> [EXERCISE DESCRIPTION] In the listing below, print exactly the lines between the line holding "path | to |" and the line holding "a21oi_1 0.22, and2_1", inclusive, and no more.

> [DATA FOR THIS TASK]
---------------

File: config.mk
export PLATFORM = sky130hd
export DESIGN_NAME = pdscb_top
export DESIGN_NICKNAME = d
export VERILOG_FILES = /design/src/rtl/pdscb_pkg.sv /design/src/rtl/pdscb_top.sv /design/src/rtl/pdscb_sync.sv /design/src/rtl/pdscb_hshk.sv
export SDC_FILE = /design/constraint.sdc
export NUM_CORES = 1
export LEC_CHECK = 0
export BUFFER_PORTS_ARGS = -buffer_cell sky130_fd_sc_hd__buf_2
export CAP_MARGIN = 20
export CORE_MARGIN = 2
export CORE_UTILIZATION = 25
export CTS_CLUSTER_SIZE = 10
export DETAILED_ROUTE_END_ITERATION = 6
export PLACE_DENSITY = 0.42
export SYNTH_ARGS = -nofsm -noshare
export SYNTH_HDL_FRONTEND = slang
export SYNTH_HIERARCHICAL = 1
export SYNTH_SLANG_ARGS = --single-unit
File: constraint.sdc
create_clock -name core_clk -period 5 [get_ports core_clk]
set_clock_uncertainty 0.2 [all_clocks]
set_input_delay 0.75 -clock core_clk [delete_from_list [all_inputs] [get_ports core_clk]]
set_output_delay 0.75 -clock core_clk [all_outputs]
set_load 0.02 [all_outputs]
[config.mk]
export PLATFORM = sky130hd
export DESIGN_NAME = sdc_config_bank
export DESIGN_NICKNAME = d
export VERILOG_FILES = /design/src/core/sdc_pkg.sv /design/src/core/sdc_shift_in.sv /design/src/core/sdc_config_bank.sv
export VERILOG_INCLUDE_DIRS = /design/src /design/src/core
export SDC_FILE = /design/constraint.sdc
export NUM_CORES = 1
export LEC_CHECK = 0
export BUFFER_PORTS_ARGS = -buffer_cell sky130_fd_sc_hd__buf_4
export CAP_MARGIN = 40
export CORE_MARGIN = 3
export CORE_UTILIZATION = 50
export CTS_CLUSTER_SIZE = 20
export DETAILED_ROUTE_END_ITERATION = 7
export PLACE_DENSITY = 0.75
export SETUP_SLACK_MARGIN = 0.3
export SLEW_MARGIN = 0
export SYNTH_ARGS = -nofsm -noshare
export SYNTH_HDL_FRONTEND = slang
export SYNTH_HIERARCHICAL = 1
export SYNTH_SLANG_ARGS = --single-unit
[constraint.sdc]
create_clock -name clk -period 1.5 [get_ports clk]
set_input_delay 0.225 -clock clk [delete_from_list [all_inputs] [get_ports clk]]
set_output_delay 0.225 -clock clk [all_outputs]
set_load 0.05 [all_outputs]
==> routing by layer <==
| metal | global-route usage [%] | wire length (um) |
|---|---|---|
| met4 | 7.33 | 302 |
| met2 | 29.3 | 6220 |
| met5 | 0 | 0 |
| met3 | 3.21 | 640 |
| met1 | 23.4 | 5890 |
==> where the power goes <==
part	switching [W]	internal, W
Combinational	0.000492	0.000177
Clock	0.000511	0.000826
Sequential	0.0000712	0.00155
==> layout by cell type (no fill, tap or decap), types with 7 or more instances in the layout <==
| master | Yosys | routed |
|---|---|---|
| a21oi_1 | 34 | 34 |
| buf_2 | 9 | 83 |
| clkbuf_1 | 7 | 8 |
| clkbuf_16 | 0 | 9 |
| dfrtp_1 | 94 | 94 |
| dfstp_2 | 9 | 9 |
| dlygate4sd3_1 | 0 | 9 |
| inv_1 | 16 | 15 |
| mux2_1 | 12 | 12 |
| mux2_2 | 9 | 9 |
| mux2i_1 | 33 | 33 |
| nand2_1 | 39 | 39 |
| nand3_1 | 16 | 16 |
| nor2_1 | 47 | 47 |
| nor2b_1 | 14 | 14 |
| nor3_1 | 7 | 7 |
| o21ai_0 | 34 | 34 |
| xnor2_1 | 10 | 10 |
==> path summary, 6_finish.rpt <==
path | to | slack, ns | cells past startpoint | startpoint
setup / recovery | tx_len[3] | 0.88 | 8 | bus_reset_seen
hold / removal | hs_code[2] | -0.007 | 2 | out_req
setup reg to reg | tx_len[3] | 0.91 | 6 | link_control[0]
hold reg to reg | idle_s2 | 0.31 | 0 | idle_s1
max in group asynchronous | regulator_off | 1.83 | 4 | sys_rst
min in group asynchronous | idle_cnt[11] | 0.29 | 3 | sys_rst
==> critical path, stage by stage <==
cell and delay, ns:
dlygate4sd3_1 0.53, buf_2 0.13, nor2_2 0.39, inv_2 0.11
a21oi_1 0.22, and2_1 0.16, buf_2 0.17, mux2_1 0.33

---------------

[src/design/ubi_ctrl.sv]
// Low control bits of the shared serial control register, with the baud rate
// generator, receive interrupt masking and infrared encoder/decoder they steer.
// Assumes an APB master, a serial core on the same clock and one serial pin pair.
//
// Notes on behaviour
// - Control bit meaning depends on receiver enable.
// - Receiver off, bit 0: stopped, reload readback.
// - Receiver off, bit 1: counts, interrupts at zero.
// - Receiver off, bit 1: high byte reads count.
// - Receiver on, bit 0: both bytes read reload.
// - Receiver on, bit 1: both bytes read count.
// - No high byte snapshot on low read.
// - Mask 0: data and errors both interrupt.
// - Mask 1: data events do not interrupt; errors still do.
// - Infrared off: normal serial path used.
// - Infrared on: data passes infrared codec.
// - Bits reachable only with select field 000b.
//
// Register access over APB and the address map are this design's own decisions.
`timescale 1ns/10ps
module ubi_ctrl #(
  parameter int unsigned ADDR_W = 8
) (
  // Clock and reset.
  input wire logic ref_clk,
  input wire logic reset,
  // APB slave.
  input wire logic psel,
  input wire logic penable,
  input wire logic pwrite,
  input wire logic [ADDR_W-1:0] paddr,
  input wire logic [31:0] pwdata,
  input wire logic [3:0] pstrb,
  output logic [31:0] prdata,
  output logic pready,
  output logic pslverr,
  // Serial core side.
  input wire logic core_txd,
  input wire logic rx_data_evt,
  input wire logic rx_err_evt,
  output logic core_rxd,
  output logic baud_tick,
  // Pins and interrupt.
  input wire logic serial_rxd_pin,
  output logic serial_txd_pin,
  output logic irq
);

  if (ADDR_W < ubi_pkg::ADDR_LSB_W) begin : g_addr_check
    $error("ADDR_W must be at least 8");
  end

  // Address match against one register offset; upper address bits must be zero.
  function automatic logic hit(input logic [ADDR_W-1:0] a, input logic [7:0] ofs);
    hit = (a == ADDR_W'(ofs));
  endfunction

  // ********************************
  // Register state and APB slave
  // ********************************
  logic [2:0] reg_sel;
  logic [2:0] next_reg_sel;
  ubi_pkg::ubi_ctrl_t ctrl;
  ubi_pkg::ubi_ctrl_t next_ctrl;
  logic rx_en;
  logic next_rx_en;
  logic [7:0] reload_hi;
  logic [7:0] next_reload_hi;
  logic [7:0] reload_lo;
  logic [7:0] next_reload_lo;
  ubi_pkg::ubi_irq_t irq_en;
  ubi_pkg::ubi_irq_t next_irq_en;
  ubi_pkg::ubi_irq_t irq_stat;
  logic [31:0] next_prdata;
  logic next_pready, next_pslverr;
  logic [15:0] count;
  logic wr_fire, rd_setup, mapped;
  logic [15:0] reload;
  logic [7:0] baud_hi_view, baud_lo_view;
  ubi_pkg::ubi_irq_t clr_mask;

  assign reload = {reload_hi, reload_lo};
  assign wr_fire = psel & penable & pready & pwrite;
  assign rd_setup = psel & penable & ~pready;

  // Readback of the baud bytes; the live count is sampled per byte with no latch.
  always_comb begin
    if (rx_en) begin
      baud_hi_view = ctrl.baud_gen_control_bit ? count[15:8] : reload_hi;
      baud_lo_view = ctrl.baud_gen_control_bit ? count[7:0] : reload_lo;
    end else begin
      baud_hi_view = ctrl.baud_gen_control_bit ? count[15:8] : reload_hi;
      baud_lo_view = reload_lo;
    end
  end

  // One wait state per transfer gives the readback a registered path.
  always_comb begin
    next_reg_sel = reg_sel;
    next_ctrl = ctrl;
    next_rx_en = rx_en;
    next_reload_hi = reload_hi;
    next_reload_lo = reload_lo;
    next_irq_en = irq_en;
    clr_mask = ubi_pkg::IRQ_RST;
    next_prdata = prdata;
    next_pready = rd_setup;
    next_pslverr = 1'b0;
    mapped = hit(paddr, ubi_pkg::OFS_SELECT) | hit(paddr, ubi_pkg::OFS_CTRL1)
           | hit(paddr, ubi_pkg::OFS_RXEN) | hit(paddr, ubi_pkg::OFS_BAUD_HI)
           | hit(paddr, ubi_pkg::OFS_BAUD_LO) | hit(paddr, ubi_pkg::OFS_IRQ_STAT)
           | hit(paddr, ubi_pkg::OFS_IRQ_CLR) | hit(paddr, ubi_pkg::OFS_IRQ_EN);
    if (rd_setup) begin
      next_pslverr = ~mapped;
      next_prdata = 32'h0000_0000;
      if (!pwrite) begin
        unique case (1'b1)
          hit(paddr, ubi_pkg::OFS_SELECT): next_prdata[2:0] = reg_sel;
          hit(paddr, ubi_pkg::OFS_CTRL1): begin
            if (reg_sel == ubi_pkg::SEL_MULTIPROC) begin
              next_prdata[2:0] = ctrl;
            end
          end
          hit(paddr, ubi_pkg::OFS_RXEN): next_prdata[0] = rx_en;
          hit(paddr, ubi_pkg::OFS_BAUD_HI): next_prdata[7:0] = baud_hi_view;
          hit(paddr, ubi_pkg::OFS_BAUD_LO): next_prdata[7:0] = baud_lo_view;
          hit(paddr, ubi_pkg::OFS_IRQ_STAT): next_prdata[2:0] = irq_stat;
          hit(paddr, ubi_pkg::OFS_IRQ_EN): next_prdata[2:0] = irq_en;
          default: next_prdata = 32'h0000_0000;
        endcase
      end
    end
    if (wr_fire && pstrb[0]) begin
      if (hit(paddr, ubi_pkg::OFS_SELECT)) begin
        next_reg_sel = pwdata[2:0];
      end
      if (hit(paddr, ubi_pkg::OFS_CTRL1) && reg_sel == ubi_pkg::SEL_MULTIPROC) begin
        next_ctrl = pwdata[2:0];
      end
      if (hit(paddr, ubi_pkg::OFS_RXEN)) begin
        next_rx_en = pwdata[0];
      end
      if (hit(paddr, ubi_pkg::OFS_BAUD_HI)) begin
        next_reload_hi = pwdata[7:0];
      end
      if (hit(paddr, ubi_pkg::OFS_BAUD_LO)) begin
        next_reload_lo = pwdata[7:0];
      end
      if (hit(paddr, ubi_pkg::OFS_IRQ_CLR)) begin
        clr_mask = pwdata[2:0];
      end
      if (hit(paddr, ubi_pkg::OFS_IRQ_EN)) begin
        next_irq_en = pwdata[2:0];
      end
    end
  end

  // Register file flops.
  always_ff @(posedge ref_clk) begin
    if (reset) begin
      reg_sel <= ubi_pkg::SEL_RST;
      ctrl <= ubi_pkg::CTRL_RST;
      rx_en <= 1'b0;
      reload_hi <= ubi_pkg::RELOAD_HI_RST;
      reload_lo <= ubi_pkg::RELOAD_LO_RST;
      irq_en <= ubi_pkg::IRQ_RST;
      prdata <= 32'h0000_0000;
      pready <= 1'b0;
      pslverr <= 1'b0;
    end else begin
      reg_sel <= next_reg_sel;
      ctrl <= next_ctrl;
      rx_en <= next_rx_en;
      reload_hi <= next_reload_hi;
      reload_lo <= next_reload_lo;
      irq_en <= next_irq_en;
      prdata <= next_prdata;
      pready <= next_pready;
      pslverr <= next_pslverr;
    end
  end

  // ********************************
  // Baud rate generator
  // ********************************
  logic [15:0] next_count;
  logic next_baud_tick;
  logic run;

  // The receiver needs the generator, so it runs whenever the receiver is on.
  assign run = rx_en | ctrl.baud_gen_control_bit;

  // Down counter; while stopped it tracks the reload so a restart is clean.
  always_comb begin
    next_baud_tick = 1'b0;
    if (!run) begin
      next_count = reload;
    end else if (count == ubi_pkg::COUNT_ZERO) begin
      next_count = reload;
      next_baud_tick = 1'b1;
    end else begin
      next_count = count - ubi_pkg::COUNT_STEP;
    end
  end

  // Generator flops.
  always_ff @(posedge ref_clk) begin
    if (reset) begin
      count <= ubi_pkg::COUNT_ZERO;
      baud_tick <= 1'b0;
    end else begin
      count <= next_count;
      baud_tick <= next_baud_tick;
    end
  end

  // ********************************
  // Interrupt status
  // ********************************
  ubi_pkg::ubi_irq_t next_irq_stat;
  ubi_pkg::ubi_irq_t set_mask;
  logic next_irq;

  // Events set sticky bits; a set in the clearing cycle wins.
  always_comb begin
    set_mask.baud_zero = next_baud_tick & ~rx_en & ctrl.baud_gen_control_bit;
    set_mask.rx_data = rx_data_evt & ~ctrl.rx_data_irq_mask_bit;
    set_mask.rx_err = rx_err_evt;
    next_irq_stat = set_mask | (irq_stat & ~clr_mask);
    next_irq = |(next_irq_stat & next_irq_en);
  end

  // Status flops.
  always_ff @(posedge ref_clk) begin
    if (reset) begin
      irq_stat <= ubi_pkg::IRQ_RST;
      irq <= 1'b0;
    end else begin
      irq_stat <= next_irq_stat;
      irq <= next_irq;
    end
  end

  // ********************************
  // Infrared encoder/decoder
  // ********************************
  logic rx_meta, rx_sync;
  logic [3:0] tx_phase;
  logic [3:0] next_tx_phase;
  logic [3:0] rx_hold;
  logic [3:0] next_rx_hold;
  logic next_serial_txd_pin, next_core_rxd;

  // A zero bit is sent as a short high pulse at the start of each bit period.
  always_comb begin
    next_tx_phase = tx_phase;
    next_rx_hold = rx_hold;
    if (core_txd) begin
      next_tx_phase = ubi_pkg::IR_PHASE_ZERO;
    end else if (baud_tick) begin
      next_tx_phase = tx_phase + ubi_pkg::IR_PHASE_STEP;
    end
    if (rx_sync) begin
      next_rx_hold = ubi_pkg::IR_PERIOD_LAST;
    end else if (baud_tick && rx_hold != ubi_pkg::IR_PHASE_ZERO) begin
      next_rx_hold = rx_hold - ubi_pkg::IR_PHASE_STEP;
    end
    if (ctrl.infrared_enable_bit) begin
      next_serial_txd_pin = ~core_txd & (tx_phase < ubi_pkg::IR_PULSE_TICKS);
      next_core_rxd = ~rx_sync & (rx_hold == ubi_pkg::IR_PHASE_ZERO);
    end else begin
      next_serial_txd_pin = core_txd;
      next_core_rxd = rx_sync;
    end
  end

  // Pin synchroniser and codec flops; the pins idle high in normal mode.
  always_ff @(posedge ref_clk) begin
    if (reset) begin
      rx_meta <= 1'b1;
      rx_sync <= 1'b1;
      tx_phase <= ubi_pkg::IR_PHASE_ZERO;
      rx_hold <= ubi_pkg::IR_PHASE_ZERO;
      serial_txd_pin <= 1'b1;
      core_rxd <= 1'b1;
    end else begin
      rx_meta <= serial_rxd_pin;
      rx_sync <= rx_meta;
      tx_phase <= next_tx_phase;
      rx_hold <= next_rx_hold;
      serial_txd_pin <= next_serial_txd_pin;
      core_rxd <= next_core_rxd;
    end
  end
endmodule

---------------

> [FINISHED EXERCISE]
path | to | slack, ns | cells past startpoint | startpoint
setup / recovery | tx_len[3] | 0.88 | 8 | bus_reset_seen
hold / removal | hs_code[2] | -0.007 | 2 | out_req
setup reg to reg | tx_len[3] | 0.91 | 6 | link_control[0]
hold reg to reg | idle_s2 | 0.31 | 0 | idle_s1
max in group asynchronous | regulator_off | 1.83 | 4 | sys_rst
min in group asynchronous | idle_cnt[11] | 0.29 | 3 | sys_rst
==> critical path, stage by stage <==
cell and delay, ns:
dlygate4sd3_1 0.53, buf_2 0.13, nor2_2 0.39, inv_2 0.11
a21oi_1 0.22, and2_1 0.16, buf_2 0.17, mux2_1 0.33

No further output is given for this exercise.